• **What is needed**
Somewhere below is a line with "a21oi_1: 103 / 7.7" and, later, a line with "AND/OR/NAND/NOR: 355 / 355 / 24.66"; repeat those two lines and all the lines between them, exactly as they are.

• **Dataset records**
+ + + +
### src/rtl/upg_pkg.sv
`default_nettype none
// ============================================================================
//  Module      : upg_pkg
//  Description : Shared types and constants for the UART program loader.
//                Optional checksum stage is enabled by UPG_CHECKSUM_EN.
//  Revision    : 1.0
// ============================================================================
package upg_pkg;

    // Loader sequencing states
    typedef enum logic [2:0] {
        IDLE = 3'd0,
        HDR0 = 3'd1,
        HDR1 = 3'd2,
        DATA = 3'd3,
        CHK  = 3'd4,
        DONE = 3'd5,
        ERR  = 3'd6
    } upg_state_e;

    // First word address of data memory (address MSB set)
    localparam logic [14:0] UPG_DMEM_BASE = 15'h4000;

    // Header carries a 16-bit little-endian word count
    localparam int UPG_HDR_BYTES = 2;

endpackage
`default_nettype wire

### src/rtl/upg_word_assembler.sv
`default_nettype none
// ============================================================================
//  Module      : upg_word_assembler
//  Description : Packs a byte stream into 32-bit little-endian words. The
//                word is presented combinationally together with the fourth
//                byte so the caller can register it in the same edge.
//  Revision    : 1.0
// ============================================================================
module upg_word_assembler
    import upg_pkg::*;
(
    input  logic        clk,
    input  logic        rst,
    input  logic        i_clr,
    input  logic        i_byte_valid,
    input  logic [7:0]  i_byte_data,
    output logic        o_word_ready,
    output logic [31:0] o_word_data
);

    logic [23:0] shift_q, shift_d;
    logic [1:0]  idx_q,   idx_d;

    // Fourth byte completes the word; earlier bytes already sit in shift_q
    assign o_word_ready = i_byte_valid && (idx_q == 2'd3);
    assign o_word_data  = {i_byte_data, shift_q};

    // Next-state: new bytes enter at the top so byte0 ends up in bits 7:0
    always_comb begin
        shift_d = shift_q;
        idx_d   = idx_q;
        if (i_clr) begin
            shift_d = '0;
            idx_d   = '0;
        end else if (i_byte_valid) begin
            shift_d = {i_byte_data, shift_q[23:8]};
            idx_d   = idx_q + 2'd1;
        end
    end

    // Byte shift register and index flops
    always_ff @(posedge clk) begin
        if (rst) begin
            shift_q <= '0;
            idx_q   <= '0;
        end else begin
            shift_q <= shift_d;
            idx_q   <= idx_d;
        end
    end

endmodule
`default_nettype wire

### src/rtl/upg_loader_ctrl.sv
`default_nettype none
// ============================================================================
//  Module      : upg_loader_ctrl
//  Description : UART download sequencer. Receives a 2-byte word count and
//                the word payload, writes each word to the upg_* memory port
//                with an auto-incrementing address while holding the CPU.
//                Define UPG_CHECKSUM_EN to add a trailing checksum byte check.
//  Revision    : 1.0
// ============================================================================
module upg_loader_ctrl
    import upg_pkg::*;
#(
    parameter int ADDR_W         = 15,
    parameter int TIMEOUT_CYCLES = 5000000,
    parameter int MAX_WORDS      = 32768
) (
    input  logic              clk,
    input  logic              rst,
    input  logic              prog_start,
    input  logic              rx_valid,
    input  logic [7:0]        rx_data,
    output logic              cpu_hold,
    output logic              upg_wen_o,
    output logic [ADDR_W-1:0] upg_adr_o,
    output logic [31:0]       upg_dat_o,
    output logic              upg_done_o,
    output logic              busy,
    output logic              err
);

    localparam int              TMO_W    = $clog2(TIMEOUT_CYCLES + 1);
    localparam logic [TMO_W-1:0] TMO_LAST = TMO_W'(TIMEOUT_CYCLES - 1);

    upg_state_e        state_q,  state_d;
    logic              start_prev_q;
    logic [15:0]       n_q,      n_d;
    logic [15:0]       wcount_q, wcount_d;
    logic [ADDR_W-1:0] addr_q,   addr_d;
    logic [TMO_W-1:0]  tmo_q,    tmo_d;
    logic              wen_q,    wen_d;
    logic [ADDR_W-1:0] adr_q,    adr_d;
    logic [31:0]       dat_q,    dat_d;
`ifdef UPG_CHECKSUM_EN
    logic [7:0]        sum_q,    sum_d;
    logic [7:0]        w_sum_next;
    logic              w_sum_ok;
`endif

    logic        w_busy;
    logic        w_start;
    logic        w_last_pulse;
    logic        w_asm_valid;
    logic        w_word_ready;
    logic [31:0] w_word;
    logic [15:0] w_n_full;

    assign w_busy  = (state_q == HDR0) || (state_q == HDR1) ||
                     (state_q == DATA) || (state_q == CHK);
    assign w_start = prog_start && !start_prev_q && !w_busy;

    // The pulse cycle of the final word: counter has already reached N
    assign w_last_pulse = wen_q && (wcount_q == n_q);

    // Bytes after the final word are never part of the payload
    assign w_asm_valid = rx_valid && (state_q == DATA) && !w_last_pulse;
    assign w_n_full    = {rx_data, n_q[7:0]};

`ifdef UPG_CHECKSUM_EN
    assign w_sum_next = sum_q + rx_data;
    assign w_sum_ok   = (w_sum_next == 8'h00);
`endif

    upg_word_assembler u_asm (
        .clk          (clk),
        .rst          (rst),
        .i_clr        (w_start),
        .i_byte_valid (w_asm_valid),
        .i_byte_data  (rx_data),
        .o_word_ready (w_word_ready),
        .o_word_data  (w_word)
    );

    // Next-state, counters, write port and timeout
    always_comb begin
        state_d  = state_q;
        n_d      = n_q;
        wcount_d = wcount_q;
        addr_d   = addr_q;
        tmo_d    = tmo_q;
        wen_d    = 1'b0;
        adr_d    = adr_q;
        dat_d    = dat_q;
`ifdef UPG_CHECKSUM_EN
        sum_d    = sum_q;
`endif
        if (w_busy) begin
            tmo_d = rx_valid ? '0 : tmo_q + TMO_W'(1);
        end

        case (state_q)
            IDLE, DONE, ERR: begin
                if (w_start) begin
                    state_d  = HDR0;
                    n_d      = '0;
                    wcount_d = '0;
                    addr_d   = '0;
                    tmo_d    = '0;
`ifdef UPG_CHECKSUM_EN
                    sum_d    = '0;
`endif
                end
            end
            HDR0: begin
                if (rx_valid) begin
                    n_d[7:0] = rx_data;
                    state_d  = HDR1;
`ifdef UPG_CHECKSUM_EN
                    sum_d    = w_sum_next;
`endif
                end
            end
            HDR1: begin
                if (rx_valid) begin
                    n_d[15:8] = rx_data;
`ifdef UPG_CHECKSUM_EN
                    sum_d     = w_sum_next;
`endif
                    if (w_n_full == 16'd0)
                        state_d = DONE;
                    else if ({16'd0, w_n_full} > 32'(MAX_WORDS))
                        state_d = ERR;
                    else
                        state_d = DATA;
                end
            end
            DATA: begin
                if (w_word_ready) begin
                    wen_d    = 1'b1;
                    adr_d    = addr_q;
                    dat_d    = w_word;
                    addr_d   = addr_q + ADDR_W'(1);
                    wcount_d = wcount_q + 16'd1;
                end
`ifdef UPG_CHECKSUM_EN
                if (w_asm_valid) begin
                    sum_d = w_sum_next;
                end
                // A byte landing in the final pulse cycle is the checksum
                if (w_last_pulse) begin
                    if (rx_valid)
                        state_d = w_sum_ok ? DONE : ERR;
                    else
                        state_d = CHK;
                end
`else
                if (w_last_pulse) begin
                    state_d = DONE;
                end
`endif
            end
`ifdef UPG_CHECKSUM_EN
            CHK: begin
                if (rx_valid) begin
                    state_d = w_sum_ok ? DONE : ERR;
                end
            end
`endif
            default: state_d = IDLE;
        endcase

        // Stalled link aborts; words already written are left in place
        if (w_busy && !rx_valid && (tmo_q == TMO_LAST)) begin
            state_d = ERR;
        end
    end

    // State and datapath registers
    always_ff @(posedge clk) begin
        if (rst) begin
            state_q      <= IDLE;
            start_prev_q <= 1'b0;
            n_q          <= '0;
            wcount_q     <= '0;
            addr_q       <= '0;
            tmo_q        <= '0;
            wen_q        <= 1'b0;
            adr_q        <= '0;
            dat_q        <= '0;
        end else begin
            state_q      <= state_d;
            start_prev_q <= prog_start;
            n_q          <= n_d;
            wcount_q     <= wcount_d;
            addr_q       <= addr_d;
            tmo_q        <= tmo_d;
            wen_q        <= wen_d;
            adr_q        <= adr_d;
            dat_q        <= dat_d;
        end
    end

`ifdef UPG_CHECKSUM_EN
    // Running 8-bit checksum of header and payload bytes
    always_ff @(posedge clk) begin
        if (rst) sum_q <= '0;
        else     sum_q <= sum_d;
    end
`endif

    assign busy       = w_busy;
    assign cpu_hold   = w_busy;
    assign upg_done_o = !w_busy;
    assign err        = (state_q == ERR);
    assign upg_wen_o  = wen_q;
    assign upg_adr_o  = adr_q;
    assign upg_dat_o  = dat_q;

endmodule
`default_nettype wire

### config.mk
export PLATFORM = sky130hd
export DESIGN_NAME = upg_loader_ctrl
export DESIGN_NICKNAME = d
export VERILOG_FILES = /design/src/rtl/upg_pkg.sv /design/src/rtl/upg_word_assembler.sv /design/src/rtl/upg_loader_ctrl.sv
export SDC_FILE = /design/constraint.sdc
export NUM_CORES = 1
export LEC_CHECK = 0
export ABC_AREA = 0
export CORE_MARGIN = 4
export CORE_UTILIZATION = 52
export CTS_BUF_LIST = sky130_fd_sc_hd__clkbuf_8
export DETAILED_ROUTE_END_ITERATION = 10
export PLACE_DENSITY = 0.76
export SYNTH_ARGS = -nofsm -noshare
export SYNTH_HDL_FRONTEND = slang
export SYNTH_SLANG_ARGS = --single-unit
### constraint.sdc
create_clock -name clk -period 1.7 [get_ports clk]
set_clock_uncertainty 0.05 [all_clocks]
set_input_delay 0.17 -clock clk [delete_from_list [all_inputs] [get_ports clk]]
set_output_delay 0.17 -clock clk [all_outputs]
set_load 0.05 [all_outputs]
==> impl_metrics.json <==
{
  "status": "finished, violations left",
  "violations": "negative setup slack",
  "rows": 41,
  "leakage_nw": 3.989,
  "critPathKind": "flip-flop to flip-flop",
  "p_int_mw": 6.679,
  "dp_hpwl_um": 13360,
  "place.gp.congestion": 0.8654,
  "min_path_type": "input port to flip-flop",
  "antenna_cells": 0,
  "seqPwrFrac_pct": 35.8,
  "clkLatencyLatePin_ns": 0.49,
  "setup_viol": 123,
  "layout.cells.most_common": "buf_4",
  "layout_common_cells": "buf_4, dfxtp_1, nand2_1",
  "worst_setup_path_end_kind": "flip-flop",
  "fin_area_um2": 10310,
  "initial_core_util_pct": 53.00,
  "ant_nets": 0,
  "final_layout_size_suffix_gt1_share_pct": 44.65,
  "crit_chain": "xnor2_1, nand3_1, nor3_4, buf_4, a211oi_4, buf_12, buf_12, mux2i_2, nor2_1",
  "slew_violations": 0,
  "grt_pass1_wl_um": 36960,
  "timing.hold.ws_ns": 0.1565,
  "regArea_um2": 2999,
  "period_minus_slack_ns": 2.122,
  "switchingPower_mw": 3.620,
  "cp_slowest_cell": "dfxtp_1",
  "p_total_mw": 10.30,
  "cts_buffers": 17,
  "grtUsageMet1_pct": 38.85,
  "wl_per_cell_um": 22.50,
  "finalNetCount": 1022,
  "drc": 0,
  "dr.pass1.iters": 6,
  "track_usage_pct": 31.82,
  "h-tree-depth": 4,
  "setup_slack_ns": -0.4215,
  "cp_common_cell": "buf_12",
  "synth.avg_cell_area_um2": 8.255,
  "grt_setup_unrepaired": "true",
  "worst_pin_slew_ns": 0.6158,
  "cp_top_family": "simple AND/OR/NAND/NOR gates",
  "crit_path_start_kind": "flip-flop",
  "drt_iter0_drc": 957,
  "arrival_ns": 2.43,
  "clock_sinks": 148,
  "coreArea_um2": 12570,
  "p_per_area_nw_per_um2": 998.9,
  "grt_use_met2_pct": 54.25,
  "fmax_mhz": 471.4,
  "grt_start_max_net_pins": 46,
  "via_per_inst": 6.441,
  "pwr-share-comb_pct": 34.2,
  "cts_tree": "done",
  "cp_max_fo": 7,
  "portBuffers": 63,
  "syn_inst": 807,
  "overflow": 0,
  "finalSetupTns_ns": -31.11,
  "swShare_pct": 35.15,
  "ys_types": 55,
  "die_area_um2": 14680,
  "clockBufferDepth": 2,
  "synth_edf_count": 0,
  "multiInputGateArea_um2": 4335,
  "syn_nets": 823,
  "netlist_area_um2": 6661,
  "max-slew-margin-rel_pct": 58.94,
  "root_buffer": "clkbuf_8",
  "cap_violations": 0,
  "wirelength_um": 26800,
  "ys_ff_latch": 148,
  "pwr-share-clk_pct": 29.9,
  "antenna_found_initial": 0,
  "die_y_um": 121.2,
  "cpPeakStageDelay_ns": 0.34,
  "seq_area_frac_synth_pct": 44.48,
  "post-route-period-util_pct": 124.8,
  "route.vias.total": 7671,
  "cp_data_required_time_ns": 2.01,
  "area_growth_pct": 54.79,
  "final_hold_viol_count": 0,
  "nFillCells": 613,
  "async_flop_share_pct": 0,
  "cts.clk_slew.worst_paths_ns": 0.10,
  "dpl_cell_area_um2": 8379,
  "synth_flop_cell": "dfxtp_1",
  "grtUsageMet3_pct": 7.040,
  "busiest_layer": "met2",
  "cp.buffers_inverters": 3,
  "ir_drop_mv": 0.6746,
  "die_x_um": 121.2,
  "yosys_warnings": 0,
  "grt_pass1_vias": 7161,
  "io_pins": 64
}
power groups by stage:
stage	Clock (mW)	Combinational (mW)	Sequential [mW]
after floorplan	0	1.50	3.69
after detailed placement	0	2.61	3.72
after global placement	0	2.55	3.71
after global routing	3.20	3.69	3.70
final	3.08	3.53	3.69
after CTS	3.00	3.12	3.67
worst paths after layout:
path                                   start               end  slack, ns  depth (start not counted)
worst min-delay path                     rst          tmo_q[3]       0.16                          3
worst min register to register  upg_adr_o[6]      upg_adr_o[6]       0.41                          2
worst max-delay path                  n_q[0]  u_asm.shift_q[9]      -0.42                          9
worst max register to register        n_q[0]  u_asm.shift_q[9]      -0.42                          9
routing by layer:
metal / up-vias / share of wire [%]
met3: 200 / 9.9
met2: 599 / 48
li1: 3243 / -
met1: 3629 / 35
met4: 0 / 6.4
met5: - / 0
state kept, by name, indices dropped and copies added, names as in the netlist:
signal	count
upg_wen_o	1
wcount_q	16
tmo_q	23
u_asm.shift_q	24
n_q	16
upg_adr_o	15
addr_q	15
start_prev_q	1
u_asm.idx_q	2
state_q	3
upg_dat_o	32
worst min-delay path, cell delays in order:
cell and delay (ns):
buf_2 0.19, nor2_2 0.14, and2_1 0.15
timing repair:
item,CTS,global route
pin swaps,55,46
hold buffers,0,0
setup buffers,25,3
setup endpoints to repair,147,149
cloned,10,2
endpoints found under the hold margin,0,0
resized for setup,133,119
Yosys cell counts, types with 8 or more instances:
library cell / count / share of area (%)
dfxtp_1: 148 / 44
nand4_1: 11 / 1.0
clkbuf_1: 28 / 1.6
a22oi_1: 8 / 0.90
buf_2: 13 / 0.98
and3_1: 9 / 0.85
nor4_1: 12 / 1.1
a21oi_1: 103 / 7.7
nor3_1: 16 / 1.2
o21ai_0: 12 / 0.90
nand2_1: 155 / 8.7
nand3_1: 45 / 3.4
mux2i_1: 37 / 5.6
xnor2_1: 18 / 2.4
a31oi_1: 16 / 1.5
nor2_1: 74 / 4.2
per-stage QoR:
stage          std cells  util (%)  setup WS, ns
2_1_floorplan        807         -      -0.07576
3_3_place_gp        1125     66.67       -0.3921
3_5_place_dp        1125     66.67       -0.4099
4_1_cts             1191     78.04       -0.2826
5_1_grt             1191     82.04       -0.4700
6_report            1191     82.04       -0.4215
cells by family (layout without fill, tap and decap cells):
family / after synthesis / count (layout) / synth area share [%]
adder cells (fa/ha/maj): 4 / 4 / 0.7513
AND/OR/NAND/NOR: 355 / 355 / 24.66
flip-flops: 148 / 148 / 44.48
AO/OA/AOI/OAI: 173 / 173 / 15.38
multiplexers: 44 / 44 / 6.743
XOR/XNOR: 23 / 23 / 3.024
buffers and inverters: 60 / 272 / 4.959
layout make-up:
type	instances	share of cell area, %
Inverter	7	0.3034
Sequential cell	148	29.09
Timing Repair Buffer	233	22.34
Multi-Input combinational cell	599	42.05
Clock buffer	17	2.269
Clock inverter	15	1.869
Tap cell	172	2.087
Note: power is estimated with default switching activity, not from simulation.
+ + + +
• **Response to this exercise**
a21oi_1: 103 / 7.7
nor3_1: 16 / 1.2
o21ai_0: 12 / 0.90
nand2_1: 155 / 8.7
nand3_1: 45 / 3.4
mux2i_1: 37 / 5.6
xnor2_1: 18 / 2.4
a31oi_1: 16 / 1.5
nor2_1: 74 / 4.2
per-stage QoR:
stage          std cells  util (%)  setup WS, ns
2_1_floorplan        807         -      -0.07576
3_3_place_gp        1125     66.67       -0.3921
3_5_place_dp        1125     66.67       -0.4099
4_1_cts             1191     78.04       -0.2826
5_1_grt             1191     82.04       -0.4700
6_report            1191     82.04       -0.4215
cells by family (layout without fill, tap and decap cells):
family / after synthesis / count (layout) / synth area share [%]
adder cells (fa/ha/maj): 4 / 4 / 0.7513
AND/OR/NAND/NOR: 355 / 355 / 24.66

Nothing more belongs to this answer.